Objective Molecular pathogenesis of Down syndrome (DS) is still incompletely understood. Epigenetic mechanisms, including miRNAs gene expression regulation, belong to potential influencing factors. The aims of this study were to compare miRNAs expressions in placentas with normal and trisomic karyotype and to associate differentially expressed miRNAs with concrete biological pathways. Methods A total of 80 CVS samples – 41 with trisomy 21 and 39 with normal karyotype – were included in our study. Results obtained in the pilot study using real‐time PCR technology and TaqMan Human miRNA Array Cards were subsequently validated on different samples using individual TaqMan miRNA Assays. Results Seven miRNAs were verified as upregulated in DS placentas (miR‐99a, miR‐542‐5p, miR‐10b, miR‐125b, miR‐615, let‐7c and miR‐654); three of these miRNAs are located on chromosome 21 (miR‐99a, miR‐125b and let‐7c).
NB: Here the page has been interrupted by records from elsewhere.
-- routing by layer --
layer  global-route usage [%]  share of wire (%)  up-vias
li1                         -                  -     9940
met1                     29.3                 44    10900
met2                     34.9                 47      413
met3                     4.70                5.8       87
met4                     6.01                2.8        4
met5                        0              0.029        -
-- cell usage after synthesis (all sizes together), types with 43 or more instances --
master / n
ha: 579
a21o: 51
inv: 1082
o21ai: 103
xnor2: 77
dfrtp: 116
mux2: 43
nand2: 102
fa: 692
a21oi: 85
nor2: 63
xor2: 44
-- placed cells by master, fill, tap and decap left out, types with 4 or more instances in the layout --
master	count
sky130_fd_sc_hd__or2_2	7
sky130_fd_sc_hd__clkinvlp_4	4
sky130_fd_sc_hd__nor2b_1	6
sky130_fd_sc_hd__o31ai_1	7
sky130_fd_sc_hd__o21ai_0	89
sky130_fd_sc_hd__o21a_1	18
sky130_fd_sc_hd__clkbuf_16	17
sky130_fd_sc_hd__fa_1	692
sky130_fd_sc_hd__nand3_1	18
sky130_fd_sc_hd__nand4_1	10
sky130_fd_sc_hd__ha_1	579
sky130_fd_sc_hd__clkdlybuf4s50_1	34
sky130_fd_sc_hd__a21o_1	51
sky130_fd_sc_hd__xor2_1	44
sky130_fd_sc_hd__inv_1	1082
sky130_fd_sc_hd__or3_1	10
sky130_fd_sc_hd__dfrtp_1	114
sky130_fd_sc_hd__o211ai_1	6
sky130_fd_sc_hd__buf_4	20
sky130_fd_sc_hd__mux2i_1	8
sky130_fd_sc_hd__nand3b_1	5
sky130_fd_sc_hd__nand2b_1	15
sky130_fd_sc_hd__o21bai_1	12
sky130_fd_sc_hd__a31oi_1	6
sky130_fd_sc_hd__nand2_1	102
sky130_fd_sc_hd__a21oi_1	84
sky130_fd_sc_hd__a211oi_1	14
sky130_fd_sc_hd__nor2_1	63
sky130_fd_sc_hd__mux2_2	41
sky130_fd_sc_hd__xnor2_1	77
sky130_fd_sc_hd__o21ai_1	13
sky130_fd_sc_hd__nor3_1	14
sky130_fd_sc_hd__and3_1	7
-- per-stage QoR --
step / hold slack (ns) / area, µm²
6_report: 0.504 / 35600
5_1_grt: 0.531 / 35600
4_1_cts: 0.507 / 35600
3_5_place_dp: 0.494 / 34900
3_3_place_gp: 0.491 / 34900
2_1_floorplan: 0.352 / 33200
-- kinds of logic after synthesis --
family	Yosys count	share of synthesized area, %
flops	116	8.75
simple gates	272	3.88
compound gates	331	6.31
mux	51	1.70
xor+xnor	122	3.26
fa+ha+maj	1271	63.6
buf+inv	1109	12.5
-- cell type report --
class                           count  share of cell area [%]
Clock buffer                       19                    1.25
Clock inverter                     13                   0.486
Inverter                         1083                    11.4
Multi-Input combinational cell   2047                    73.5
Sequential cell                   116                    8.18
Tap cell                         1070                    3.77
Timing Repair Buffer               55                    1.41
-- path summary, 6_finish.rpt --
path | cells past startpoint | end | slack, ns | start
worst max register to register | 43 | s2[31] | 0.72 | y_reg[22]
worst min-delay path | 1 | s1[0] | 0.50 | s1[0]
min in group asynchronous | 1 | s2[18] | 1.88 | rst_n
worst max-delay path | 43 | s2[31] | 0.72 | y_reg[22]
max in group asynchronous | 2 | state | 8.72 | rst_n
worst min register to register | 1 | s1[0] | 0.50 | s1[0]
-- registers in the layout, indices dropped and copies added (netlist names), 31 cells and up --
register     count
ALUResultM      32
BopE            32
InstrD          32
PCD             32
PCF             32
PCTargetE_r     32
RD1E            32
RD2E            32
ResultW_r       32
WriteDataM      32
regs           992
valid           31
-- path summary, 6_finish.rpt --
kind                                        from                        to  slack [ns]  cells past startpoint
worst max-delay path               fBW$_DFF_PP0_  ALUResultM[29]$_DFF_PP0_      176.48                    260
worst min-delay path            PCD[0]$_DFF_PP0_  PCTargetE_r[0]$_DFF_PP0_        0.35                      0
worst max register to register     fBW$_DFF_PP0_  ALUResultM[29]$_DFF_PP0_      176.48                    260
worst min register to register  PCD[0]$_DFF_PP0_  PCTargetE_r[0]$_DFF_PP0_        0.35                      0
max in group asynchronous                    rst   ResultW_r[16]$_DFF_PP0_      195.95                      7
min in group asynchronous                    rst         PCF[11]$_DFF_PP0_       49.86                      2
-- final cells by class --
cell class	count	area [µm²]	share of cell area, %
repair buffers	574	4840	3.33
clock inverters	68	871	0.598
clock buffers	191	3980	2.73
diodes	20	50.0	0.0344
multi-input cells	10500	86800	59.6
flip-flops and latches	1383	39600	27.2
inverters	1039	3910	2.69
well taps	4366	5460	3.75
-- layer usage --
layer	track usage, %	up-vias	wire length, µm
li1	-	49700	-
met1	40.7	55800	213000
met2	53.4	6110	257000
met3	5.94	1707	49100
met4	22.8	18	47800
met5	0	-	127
Context: an optimization exercise on an open-source flow, tuned for small area and a short achievable clock period. The choices shown serve that exercise and are no tape-out recipe.
At most, simulation tests tie the RTL to the original design; equivalence was not proved.
Power and IR drop assume default switching activity.

## roadrash_top
module roadrash_top (
    input         clk,
    input         reset,
    input  [5:0]  pBtns,
    input  [7:0]  duty_cycle,
    output [9:0]  bike_col_position,
    output [9:0]  left_car_row, left_car_column,
    output [9:0]  right_car_row, right_car_column,
    output [9:0]  middle_car_row, middle_car_column,
    output [2:0]  left_car_icon_num, right_car_icon_num, middle_car_icon_num,
    output [2:0]  background_num,
    output [3:0]  speed_hunds, speed_tens, speed_ones,
    output [3:0]  score_ones, score_tens, score_hunds,
    output [3:0]  score_thous, score_tenthous, score_hundthous,
    output        pwm_audio_out
    );
==> flow/config.mk <==
export PLATFORM = sky130hd
export DESIGN_NAME = roadrash_top
export DESIGN_NICKNAME = roadrash_top
export VERILOG_FILES = /design/flow/design.v
export SDC_FILE = /design/flow/constraint.sdc
export NUM_CORES = 4
export LEC_CHECK = 0
export ABC_AREA = 1
export CAP_MARGIN = 20
export CORE_MARGIN = 2
export CORE_UTILIZATION = 40
export CTS_BUF_LIST = sky130_fd_sc_hd__clkbuf_8
export CTS_CLUSTER_SIZE = 30
export SLEW_MARGIN = 20
==> flow/constraint.sdc <==
create_clock -name core_clock -period 80.0 [get_ports {clk}]
set_input_delay 16.0000 -clock core_clock [delete_from_list [all_inputs] [get_ports {clk}]]
set_output_delay 16.0000 -clock core_clock [all_outputs]
set_load 0.01 [all_outputs]
standard.sh (not shown) runs the stock make flow with config.mk's settings and CLKGATE_MAP_FILE= SYNTH_SCRIPT=/design/flow/synth_recipe.tcl, a recipe that flattens the netlist after the stock synthesis.
==> flow/flow/run.sh <==
#!/bin/bash
set -euo pipefail
rm -rf scripts_area
cp -r "$FLOW_HOME/scripts" scripts_area
cp flow/abc_area.script scripts_area/abc_area.script
SCRIPTS_DIR="$PWD/scripts_area" ADDER_MAP_FILE= bash standard.sh synth > synth.log 2>&1
BUFFER_PORTS_ARGS="-buffer_cell sky130_fd_sc_hd__buf_1" bash standard.sh finish > layout.log 2>&1
==> flow/flow/abc_area.script <==
strash
&get -n
&fraig -x
&put
dc2
strash
&get -n
&deepsyn -T 30
&put
strash
&get -n
&dch -f
&nf -R 1000
&put
topo
Change:
==> flow/flow/abc_area.script (replaced) <==
strash
&get -n
&fraig -x
&put
dc2
strash
&get -n
&dch -f
&nf -R 1000
&put
topo
- CTS_BUF_LIST: sky130_fd_sc_hd__clkbuf_8 -> not set
- CTS_CLUSTER_SIZE: 30 -> not set
Design area rose by 7.5%.
Worst hold slack hardly moves.
Worst setup slack got worse by 25 ps.
Change:
==> flow/flow/run.sh (replaced) <==
#!/bin/bash
set -euo pipefail
rm -rf scripts_area
cp -r "$FLOW_HOME/scripts" scripts_area
cp flow/abc_area.script scripts_area/abc_area.script
SCRIPTS_DIR="$PWD/scripts_area" ADDER_MAP_FILE= bash standard.sh synth > synth.log 2>&1
SETUP_SLACK_MARGIN=63 BUFFER_PORTS_ARGS="-buffer_cell sky130_fd_sc_hd__buf_1" bash standard.sh finish > layout.log 2>&1
- CTS_BUF_LIST: not set -> sky130_fd_sc_hd__clkbuf_8
- CTS_CLUSTER_SIZE: not set -> 30
The new run ran to the end with no violations.
Worst hold slack is about the same.
Worst setup slack improves by 500 ps.
Cell area is higher by 8.3%.
Clock power went down by 32%.
Core utilization rose by 3.9 points.
Wire length came out higher by 8.4%.
Register-to-register slack hardly moves.
Power goes down by 17%.
Combinational power goes up by 4.9%.
Change:
==> flow/flow/run.sh (replaced) <==
#!/bin/bash
set -euo pipefail
rm -rf scripts_area
cp -r "$FLOW_HOME/scripts" scripts_area
cp flow/abc_area.script scripts_area/abc_area.script
SCRIPTS_DIR="$PWD/scripts_area" ADDER_MAP_FILE= bash standard.sh synth > synth.log 2>&1
BUFFER_PORTS_ARGS="-buffer_cell sky130_fd_sc_hd__buf_1" bash standard.sh finish > layout.log 2>&1
==> flow/flow/abc_area.script (replaced) <==
strash
&get -n
&fraig -x
&put
dc2
strash
&get -n
&deepsyn -T 30
&put
strash
&get -n
&dch -f
&nf -R 1000
&put
topo
- CORE_UTILIZATION: 40 -> 65
What happened: The new run produced a clean layout; cell count falls by 17%; global-route usage rises by 8.2 points; non-clock buffer count falls by 67.
Context: an optimization exercise on an open-source flow, tuned for small area, a short achievable clock period and few clock cycles. The choices shown serve that exercise and are no tape-out recipe.
No activity file was given, so power comes from the tool's default toggle rates.

// ATCONV
module  ATCONV(
	input		clk,
	input		reset,
	output	reg	busy,
	input		ready,
	output reg	[11:0]	iaddr,
	input signed [12:0]	idata,
	output	reg 	cwr,
	output  reg	[11:0]	caddr_wr,
	output reg 	[12:0] 	cdata_wr,
	output	 	crd,
	output 	[11:0] 	caddr_rd,
	input 	[12:0] 	cdata_rd,
	output reg 	csel
	);
For scale: ~210 flip-flops, ~82 I/O pins, about 9600 um^2 of cells after synthesis.
export LEC_CHECK = 0
export CAP_MARGIN = 20
export CORE_MARGIN = 2
export CORE_UTILIZATION = 40
export PLACE_DENSITY = 0.6
export SETUP_SLACK_MARGIN = 2.6
export SLEW_MARGIN = 20
create_clock -name core_clock -period 5.0 [get_ports {clk}]
run.sh (not shown) runs the stock make flow with config.mk's settings and CLKGATE_MAP_FILE= SYNTH_SCRIPT=/design/flow/synth_recipe.tcl, a recipe that flattens the netlist after the stock synthesis.
The starting point finished clean.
Many essential biological processes, transcriptional regulation or apoptosis, were identified as being potentially influenced by altered miRNA levels. Moreover, miRNAs overexpressed in DS placenta apparently regulate genes involved in placenta development (GJA1, CDH11, EGF, ERVW‐1, ERVFRD‐1, LEP or INHA). Conclusion These findings suggest the possible participation of miRNAs in Down syndrome impaired placentation and connected pregnancy pathologies. © 2016 John Wiley & Sons, Ltd. What's Already Known about this Topic? miRNA expressions in Down syndrome (DS) placenta are a relatively unexplored topic. To our knowledge, only one study comparing miRNAs expressions in euploid and trisomy 21 placentas has been performed to date. Several studies have demonstrated that aberrant expressions of chromosome 21 miRNAs contribute to variable DS phenotype. What does this Study Add? Our comprehensive study maps miRNAs dysregulated expressions in DS placentas. We identified seven miRNA overexpressed in DS placentas; three of them are located on chromosome 21. Several genes involved in placenta development are potential targets of miRNAs upregulated in DS placentas. Our findings suggest possible involvement of miRNA in normal placenta development.